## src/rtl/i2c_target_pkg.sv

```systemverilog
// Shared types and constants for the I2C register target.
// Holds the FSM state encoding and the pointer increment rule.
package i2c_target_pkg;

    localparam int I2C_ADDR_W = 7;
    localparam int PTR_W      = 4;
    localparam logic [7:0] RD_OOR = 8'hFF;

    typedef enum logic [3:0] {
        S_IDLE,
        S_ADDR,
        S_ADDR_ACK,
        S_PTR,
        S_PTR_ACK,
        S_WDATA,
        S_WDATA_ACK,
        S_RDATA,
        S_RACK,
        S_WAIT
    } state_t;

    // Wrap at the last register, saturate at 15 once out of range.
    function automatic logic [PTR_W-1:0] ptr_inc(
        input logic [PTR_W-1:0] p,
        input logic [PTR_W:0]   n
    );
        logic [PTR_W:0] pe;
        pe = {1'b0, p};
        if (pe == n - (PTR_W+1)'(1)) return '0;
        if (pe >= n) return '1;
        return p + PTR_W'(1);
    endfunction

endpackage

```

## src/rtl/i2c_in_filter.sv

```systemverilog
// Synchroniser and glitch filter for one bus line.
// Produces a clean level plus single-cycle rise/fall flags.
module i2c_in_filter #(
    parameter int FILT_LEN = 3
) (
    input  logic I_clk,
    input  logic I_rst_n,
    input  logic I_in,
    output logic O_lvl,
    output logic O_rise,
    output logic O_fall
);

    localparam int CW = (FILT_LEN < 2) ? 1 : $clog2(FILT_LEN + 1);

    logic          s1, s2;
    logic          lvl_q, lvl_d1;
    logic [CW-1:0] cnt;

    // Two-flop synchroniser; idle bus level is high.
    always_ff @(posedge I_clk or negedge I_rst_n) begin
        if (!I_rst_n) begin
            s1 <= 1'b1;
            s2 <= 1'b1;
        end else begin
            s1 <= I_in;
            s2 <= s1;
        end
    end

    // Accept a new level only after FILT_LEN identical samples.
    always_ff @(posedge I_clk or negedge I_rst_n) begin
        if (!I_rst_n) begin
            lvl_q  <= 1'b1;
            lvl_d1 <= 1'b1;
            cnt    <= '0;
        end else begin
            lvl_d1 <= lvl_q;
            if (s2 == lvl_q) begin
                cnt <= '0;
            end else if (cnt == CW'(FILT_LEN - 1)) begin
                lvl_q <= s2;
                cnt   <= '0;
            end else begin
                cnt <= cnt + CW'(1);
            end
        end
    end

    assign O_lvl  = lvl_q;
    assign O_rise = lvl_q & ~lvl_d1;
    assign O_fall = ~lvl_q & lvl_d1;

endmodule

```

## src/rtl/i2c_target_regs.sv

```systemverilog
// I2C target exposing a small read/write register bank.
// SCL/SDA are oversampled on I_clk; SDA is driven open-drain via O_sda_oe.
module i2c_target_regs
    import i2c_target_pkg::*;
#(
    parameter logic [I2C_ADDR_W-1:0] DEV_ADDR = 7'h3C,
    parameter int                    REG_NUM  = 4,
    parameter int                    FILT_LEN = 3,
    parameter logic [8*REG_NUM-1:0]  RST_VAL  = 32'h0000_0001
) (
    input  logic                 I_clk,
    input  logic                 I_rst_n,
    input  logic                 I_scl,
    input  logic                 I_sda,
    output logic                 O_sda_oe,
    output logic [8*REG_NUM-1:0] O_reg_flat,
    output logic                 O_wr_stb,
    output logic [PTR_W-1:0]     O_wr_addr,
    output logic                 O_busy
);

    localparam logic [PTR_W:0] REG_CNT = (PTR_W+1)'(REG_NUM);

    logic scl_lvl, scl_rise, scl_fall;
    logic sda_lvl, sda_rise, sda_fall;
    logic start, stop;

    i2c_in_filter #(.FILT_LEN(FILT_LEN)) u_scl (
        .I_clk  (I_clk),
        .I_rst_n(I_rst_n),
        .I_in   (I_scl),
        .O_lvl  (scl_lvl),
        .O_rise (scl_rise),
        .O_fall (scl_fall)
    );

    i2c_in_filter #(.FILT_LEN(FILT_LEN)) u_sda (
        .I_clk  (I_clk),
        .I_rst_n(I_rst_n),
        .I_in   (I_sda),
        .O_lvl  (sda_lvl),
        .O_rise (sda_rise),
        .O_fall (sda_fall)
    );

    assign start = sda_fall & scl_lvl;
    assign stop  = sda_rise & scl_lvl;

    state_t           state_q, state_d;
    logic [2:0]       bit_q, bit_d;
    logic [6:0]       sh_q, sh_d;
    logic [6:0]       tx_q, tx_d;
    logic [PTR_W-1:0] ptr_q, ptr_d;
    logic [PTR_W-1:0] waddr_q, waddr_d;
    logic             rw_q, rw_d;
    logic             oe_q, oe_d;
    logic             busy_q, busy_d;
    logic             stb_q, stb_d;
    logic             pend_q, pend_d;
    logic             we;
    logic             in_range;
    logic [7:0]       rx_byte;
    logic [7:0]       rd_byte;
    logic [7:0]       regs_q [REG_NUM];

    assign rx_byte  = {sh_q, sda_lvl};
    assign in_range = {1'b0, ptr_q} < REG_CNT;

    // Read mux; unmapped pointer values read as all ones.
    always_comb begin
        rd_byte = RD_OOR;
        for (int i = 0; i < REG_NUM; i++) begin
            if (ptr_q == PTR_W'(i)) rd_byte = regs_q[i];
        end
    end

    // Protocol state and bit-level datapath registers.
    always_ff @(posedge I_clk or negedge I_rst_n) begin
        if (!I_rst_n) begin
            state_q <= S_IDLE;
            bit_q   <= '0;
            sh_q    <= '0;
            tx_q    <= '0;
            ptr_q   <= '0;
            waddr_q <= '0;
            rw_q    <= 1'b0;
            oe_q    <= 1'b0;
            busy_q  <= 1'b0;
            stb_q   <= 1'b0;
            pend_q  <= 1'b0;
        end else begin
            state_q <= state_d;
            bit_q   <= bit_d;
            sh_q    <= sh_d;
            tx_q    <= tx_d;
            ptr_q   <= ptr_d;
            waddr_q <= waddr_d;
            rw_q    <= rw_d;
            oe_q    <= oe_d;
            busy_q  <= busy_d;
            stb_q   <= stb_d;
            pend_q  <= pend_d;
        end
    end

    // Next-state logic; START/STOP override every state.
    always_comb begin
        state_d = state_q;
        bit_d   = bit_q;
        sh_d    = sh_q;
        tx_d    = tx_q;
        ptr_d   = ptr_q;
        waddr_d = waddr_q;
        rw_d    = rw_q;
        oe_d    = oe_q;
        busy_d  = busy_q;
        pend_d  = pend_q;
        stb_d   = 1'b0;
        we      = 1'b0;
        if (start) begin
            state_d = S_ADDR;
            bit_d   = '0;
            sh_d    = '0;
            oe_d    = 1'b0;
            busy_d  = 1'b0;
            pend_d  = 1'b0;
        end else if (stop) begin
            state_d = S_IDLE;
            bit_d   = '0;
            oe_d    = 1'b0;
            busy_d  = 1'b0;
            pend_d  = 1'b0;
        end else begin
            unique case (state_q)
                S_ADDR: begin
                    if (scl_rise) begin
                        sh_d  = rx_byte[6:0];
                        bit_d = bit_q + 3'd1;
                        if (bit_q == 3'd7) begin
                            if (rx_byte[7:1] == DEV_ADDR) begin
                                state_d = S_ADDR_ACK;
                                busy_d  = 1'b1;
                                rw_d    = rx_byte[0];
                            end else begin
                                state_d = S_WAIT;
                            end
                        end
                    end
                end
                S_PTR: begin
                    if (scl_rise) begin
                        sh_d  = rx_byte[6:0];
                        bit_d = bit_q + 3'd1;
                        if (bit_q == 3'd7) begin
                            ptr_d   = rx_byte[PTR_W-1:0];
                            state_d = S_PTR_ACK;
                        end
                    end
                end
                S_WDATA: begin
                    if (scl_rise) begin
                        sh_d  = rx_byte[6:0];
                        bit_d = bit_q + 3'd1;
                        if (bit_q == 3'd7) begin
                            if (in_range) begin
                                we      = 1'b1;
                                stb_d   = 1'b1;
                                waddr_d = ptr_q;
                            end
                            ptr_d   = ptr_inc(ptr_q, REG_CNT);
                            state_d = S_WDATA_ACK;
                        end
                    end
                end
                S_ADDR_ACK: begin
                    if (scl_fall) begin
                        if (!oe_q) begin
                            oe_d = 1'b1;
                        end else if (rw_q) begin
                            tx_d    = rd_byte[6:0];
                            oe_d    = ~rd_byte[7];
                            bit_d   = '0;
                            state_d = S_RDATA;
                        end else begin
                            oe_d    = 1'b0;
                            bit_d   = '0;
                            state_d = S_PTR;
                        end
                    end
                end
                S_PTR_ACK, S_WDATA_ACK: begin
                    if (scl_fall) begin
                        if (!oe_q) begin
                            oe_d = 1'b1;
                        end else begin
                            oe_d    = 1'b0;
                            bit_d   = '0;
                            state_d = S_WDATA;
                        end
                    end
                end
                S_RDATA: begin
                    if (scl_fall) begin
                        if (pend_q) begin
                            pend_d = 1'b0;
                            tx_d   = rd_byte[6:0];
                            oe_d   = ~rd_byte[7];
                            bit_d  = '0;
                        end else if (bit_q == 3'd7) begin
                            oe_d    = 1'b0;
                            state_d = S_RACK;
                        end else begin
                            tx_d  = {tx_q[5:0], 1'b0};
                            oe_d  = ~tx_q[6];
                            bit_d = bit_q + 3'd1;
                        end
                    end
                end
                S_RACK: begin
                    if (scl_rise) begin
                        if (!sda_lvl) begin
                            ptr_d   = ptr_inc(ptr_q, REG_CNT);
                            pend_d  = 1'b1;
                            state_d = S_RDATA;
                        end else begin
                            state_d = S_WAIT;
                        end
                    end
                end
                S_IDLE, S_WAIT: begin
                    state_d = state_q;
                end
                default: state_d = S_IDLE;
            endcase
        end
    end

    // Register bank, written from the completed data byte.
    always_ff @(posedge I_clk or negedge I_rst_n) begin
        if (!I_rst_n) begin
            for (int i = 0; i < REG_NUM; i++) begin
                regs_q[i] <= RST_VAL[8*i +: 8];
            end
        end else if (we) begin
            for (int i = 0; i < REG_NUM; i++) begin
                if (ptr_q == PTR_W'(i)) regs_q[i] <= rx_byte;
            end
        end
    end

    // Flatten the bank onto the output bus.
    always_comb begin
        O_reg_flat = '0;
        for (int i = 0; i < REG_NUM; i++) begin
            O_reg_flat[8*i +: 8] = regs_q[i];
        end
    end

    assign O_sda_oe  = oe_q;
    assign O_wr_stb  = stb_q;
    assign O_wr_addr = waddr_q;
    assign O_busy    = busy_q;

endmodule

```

==

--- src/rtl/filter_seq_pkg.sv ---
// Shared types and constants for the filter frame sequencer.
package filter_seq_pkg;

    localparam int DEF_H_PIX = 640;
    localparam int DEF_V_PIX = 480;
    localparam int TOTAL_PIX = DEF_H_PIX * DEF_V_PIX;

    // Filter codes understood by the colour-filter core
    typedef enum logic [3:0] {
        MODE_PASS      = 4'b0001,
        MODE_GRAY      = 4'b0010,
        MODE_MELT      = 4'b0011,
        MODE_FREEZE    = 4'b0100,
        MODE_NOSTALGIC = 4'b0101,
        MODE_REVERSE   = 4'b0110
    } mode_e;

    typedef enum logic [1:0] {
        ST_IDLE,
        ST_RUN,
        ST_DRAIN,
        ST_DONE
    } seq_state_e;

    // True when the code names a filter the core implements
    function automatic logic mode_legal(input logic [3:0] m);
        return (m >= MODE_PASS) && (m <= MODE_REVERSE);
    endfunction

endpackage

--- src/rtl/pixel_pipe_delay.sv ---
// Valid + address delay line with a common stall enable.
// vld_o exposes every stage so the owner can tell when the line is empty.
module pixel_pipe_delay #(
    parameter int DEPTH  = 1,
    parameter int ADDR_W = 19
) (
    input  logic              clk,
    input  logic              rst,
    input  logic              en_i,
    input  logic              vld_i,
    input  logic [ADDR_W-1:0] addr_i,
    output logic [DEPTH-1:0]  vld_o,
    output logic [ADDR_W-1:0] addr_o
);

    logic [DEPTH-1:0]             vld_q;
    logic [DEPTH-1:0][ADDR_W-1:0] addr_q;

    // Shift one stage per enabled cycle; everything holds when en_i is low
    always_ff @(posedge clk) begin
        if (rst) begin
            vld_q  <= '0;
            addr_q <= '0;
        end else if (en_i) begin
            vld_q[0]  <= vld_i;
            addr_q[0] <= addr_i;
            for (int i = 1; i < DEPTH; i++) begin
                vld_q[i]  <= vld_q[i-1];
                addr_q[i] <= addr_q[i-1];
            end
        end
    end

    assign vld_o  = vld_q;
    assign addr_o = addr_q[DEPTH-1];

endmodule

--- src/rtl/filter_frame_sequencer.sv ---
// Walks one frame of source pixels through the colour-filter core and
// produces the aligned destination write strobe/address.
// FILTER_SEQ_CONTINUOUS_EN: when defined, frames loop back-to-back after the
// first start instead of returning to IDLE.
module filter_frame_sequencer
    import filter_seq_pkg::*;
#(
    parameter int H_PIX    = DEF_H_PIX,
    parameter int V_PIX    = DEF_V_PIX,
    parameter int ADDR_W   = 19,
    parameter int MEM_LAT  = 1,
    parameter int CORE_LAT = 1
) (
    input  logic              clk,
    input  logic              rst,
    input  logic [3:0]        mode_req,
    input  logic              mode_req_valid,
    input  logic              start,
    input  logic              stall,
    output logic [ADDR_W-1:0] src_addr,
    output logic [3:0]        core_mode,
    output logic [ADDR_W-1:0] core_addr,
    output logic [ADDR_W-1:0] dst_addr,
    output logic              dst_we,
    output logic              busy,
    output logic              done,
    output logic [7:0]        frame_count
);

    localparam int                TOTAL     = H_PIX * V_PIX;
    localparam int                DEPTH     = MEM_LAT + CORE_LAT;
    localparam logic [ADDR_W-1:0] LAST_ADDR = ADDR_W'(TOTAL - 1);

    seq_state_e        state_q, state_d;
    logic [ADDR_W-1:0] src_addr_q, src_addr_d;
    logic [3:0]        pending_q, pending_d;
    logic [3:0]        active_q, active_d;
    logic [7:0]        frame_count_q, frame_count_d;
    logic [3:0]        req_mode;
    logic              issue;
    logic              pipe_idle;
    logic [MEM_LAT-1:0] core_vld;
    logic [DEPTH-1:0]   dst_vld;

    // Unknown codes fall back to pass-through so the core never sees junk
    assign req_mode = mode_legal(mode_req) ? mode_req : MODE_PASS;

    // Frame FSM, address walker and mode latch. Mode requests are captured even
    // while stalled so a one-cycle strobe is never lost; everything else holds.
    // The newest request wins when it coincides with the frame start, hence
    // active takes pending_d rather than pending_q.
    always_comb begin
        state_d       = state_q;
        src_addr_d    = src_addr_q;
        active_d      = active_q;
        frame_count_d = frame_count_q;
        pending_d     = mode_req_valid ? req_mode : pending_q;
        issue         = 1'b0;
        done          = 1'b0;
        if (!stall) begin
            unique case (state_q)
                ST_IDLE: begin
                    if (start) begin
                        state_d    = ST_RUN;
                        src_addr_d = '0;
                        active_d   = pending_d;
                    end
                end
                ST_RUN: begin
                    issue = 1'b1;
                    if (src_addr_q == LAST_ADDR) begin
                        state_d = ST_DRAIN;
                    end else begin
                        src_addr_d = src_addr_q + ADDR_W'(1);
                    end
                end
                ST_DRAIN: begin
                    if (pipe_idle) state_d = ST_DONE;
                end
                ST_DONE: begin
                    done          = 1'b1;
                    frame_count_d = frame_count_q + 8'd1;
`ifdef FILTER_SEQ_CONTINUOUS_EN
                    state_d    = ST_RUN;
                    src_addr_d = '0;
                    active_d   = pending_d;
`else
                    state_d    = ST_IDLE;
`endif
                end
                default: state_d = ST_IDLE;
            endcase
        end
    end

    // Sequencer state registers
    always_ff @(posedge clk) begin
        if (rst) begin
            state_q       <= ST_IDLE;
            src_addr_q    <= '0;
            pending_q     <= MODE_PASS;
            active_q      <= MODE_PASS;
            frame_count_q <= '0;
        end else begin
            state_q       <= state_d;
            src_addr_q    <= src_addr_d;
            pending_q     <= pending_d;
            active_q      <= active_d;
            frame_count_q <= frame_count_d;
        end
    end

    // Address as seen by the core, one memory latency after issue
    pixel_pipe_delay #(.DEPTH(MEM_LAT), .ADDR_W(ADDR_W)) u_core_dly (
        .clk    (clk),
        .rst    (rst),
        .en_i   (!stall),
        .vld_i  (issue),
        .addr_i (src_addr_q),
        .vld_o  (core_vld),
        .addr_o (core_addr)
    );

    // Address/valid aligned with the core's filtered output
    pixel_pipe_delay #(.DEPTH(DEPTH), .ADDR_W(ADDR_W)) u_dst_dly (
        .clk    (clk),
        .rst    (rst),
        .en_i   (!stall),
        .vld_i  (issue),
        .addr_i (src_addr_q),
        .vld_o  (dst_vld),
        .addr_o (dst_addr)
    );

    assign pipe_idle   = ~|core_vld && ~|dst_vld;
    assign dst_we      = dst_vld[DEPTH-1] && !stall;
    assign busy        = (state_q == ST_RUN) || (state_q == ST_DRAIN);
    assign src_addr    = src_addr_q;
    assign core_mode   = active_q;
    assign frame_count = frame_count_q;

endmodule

**Exercise goal:**
In the listing above, the lines from the one containing "frame start, hence" through the one containing "issue = 1'b1;" must be set down exactly, with no other lines.

**Output for this exercise:**
    // The newest request wins when it coincides with the frame start, hence
    // active takes pending_d rather than pending_q.
    always_comb begin
        state_d       = state_q;
        src_addr_d    = src_addr_q;
        active_d      = active_q;
        frame_count_d = frame_count_q;
        pending_d     = mode_req_valid ? req_mode : pending_q;
        issue         = 1'b0;
        done          = 1'b0;
        if (!stall) begin
            unique case (state_q)
                ST_IDLE: begin
                    if (start) begin
                        state_d    = ST_RUN;
                        src_addr_d = '0;
                        active_d   = pending_d;
                    end
                end
                ST_RUN: begin
                    issue = 1'b1;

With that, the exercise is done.